Figure 21-22. Ableton Live features a document navigator on the top of the arrangement screen that provides an overview of the entire song. The black rectangle denotes part of the song that the work area below is zoomed in on. The navigator both provides context in a potentially confusing situation and simultaneously provides a direct navigation idiom where a user may move the rectangle to focus on a different part of the song.

Splitters

Splitters are useful tools for dividing a sovereign application into multiple, related panes in which information can be viewed, manipulated, or transferred. Movable splitters should always advertise their pliancy with cursor hinting. Though it is easy and tempting to make all splitters movable, you should exercise care in choosing which ones to make movable. In general, a splitter shouldn’t be able to be moved in such a way that makes the contents of a pane completely unusable. In cases where panes need to collapse, a drawer may be a better idiom.

Drawers and levers

Drawers are panes in a sovereign application that can be opened and closed with a single action. They can be used in conjunction with splitters if the amount that the drawer opens is user configurable. A drawer is usually opened by clicking on a control in the vicinity of the drawer. This control needs to be visible at all times and should either be a latching button/butcon or a lever, which behaves similarly, but typically swivels to indicate an open or closed state.

Drawers are a great place to put controls and functions that are less frequently used but are most useful in context of the main work area of the application.
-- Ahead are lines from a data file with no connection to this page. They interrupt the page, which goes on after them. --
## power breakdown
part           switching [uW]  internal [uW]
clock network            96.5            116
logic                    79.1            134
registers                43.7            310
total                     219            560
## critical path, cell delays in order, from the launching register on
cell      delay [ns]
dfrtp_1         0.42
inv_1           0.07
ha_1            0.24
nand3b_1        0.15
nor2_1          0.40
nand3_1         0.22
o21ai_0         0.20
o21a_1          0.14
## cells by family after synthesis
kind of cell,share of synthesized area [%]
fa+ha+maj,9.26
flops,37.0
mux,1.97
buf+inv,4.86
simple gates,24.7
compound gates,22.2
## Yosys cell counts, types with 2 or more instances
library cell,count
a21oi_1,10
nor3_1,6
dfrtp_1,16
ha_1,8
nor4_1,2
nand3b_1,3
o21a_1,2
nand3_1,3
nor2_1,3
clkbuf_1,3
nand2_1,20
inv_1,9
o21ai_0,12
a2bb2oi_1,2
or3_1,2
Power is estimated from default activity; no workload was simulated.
$ cat flow/design.v
module fsm (clock,
            reset,
            one_second,
            time_button,
            alarm_button,
            key,
            reset_count,
            load_new_a,
            show_a,
            show_new_time,              
            load_new_c,              
            shift);
input clock, 
      reset, 
      one_second,
      time_button, 
      alarm_button;
input [3:0] key;
output load_new_a,
       show_a,
       show_new_time,
       load_new_c,
       shift,
       reset_count;
reg [2:0] pre_state,next_state;
wire time_out;
reg [3:0] count1,count2;
parameter SHOW_TIME         = 3'b000;
parameter KEY_ENTRY         = 3'b001;
parameter KEY_STORED        = 3'b010; 
parameter SHOW_ALARM        = 3'b011;
parameter SET_ALARM_TIME    = 3'b100;
parameter SET_CURRENT_TIME  = 3'b101;
parameter KEY_WAITED        = 3'b110;
parameter NOKEY             = 10;
always @ (posedge clock or posedge reset)
begin
  if(reset)
     count1 <= 4'd0;
  else if(!(pre_state == KEY_ENTRY))
     count1 <= 4'd0;
  else if (count1==9)
     count1 <= 4'd0;
  else if(one_second)
     count1 <= count1 + 1'b1;
end
always @ (posedge clock or posedge reset)
begin
  if(reset)
     count2 <= 4'd0;
  else if(!(pre_state == KEY_WAITED))
     count2 <= 4'd0;
  else if (count2==9)
     count2 <= 4'd0;
  else if(one_second)
     count2 <= count2 + 1'b1;
end
assign time_out=((count1==9) || (count2==9)) ? 0 : 1;
always @ (posedge clock or posedge reset) 
begin
  if(reset)
     pre_state <= SHOW_TIME;
  else
     pre_state <= next_state;
end
always @ (pre_state or key or alarm_button or time_button or time_out)
begin
  case(pre_state)
       SHOW_TIME  : begin
                     if (alarm_button)
                       next_state = SHOW_ALARM;
                     else if (key != NOKEY)
                        next_state = KEY_STORED;
		     else
                        next_state = SHOW_TIME; 						  
                    end
       KEY_STORED : next_state = KEY_WAITED;
       KEY_WAITED : begin
                     if (key == NOKEY)  
                       next_state = KEY_ENTRY;
                     else if(time_out == 0)
                       next_state = SHOW_TIME;
                     else
                        next_state = KEY_WAITED;
	           end
       KEY_ENTRY  : begin
                      if (alarm_button)
                       next_state = SET_ALARM_TIME;
                      else if (time_button)
                       next_state = SET_CURRENT_TIME;
                      else if (time_out == 0) 
                       next_state = SHOW_TIME;
                      else if (key != NOKEY)
                       next_state =KEY_STORED;
		      else
                       next_state = KEY_ENTRY;	  
                    end
      SHOW_ALARM  : begin
                      if (!alarm_button)
                       next_state = SHOW_TIME;
		      else
                       next_state = SHOW_ALARM;		  
                    end
   SET_ALARM_TIME : next_state = SHOW_TIME;
   SET_CURRENT_TIME : next_state = SHOW_TIME;
          default : next_state = SHOW_TIME;
  endcase
end
assign show_new_time = (pre_state == KEY_ENTRY||
                        pre_state == KEY_STORED||
                        pre_state == KEY_WAITED) ? 1 : 0;
assign show_a        = (pre_state == SHOW_ALARM) ? 1 : 0;
assign load_new_a    = (pre_state == SET_ALARM_TIME) ? 1 : 0;
assign load_new_c    = (pre_state == SET_CURRENT_TIME) ? 1 : 0;
assign reset_count   = (pre_state == SET_CURRENT_TIME) ? 1 : 0;
assign shift         = (pre_state == KEY_STORED) ? 1 : 0;
endmodule
==> flow/design.v <==
module mux_2_to_1 #(parameter word_size =32)(
    output wire [31:0] mux_out,
    input wire [31:0] BusMuxOut,
    input wire [31:0] Mdatain,
    input wire  Read,
    input wire clk
); 
reg[31:0] temp;
assign mux_out=temp;
always @ (posedge clk)
begin
case(Read)
    0 : temp <= BusMuxOut;
    1 : temp <= Mdatain;
endcase
    end
    endmodule
==> flow/run.sh <==
#!/bin/bash
# OpenROAD 26Q1-2900-gdf79404cd8, Yosys 0.63+post, stock flow scripts
make -C /OpenROAD-flow-scripts/flow DESIGN_CONFIG=/design/flow/config.mk WORK_HOME=/design/flow/orfs finish
==> flow/config.mk <==
export PLATFORM = sky130hd
export DESIGN_NAME = mux_2_to_1
export DESIGN_NICKNAME = mux_2_to_1
export VERILOG_FILES = /design/flow/design.v
export SDC_FILE = /design/flow/constraint.sdc
export NUM_CORES = 4
export LEC_CHECK = 1
export CORE_AREA = 10 10 97 97
export DIE_AREA = 0 0 107 107
==> flow/constraint.sdc <==
current_design mux_2_to_1

set clk_period 1.0
set clk_io_pct 0.2

create_clock -name clk0 -period $clk_period [get_ports {clk}]

set non_clock_inputs [all_inputs -no_clocks]
set_input_delay [expr $clk_period * $clk_io_pct] -clock clk0 $non_clock_inputs
set_output_delay [expr $clk_period * $clk_io_pct] -clock clk0 [all_outputs]
==> results.ini <==
[setup_path]
worst-setup-path-type = flip-flop to output pin
path_cells = clkdlybuf4s15_1
crit_fanout = 1
crit_path_top_delay_cell = dfxtp_2
cp-start-kind = flip-flop
arrival_ns = 0.76
crit_path_max_incr_delay_ns = 0.32
critPathCaptureType = output pin
crit_family = flip-flops
cp.required_ns = 0.80
cp_num_buf_inv = 1

[sta]
worst-slew-pin-transition_ns = 0.1622
rsz0062_at_grt = false
worst_hold_slack_ns = 0.2536
min_period_ns = 0.9603
period_used_pct = 96.03
setup_viol = 0
fmax_ghz = 1.041
relSlewSlack_pct = 89.19
setup_tns_ns = 0
hold_viol_final = 0
slew_violations = 0

[run]
warnings = 25
drv_cap = 0

[layout]
final_cell_mix = clkdlybuf4s50_1 (64), mux2_4 (30), dfxtp_1 (23), clkdlybuf4s15_1 (16), clkbuf_2 (12)
layout-drive-gt1-share_pct = 38.60
postLayoutCellArea_sq_um = 2265
reg_top3 = temp x32
layout_top_cell = clkdlybuf4s50_1
top_register = temp
largest_register_ff_count = 32
syn_to_final_growth_pct = 91.13
n_fill_cell = 759
layout.cells.non_filler = 270

[global_route]
top_usage_layer = met2
use_met1_pct = 6.804
grt_use_total_pct = 5.929
grt_pass1_wl_microns = 5423
antenna_found_initial = 0
overflow = 0
grt_start_max_net_pins = 21
grt_use_met3_pct = 3.639
grt_pass1_vias = 995
use_met2_pct = 9.526

[placed_design]
placed_cells = 262
hpwl_microns = 2980
port_buffers = 97
place_area_sq_um = 2243
place_congestion = 0.7255

[clocking]
cts_made_buffers = 5
cts-root-buf = clkbuf_8
cts_buffer_depth = 2
clkTransAtPathRegs_ns = 0.07
cts_tree = built
cts.sinks = 32
htree_num_levels = 2
cts_hold_buf = 0

[drt]
diodes = 0
firstDrtPassIters = 3
antenna_left = 0
drc = 0
via_per_inst = 3.244
initialDrtViolationCount = 15
wire_per_inst_microns = 13.03
via_count = 876
drt_wl_total_microns = 3519

[pwr]
p_int_w = 0.002411
ir_drop_uv = 481.4
switching_share_pct = 19.80
comb_power_share_pct = 19.3
power_frac_seq_pct = 46.7
p_clk_share_pct = 34.0
switchingPower_w = 0.0005954
leakage_nw = 0.9814
powerDensity_nw_per_um2 = 1328

[outcome]
outcome = completed

[hold_path]
min_to = temp[30]$_DFF_P_
hold_class = input pin to flip-flop
hold_start = Read
min_path_cells = 2

[yosys]
post_synth_num_cell_types = 5
synthesis.area_sq_um = 1185
yosys_warnings = 1
yosys_cells = 68
synth-area-yosys_sq_um = 1185
ys_seq_elements = 32
ys_seq_share_pct = 54.07
syn-mean-instance-area_sq_um = 17.42
netlist_instances = 68

[die]
chip_area_sq_um = 11450
io_pins = 98
fp.dieW_microns = 107
initCoreUtil_pct = 16.25
core_area_sq_um = 7292
die.size.y_microns = 107
num_rows = 31

## cells in the mapped netlist
master | count | area (sq um)
dfxtp_1 | 32 | 640.6
mux2_4 | 30 | 450.4
buf_12 | 3 | 60.06
mux2_2 | 2 | 22.52
buf_6 | 1 | 11.26
## through the flow
stage / util (%) / total power (W) / worst slack [ns]
4_1_cts: 31.85 / 0.003110 / 0.001208
3_5_place_dp: 30.77 / 0.002093 / -0.01279
3_3_place_gp: 30.77 / 0.002092 / -0.01274
2_1_floorplan: - / 0.001621 / 0.1376
6_report: 31.06 / 0.003007 / 0.03965
5_1_grt: 31.06 / 0.003196 / 0.0004317
## cells by family after synthesis
logic type,count (synthesis),synth area share [%]
flip-flops,32,54.07
multiplexers,32,39.92
buffers and inverters,4,6.019
## how the worst max path moves through the flow
stage / startpoint / to / slack (ns) / depth (start not counted)
6_report: temp[0]$_DFF_P_ / mux_out[0] / 0.04 / 1
4_1_cts: temp[18]$_DFF_P_ / mux_out[18] / 0.001 / 1
5_1_grt: temp[9]$_DFF_P_ / mux_out[9] / 0.0004 / 1
## metal layers
| metal | vias to the layer above | routed length (microns) |
|---|---|---|
| met5 | - | 0 |
| met3 | 2 | 480 |
| met4 | 0 | 8 |
| li1 | 438 | - |
| met2 | 59 | 1632 |
| met1 | 377 | 1398 |
## power groups by stage
stage,Combinational [W],Clock (W),Sequential (W)
final,0.000579,0.00102,0.00141
after global routing,0.000623,0.00116,0.00141
after CTS,0.000615,0.00109,0.00140
## layout make-up
class | count | area (sq um) | share of cell area [%]
Clock buffer | 8 | 90.09 | 3.978
Multi-Input combinational cell | 32 | 473.0 | 20.88
Sequential cell | 32 | 651.9 | 28.78
Tap cell | 99 | 123.9 | 5.470
Timing Repair Buffer | 99 | 925.9 | 40.88
## what timing repair did
item | CTS | global route
resized | 71 | 20
buffers inserted | 0 | 0
setup endpoints to repair | 32 | 17
Power figures rest on the tool's default switching activity, not on a simulated workload.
Drawers have the benefit of not covering up the main work area the way a dialog does. Property details, searchable lists of objects or components, and histories are perfect candidates for putting in drawers.

Although the big-picture principles discussed throughout this book can provide enormous leverage in creating products that will please and satisfy users, it’s always important to remember that the devil is in the details. Frustrating controls can lead to a constant low-level annoyance, even if an overall product concept is excellent. Be sure to dot your i’s and cross your t’s, and ensure that your controls are well behaved.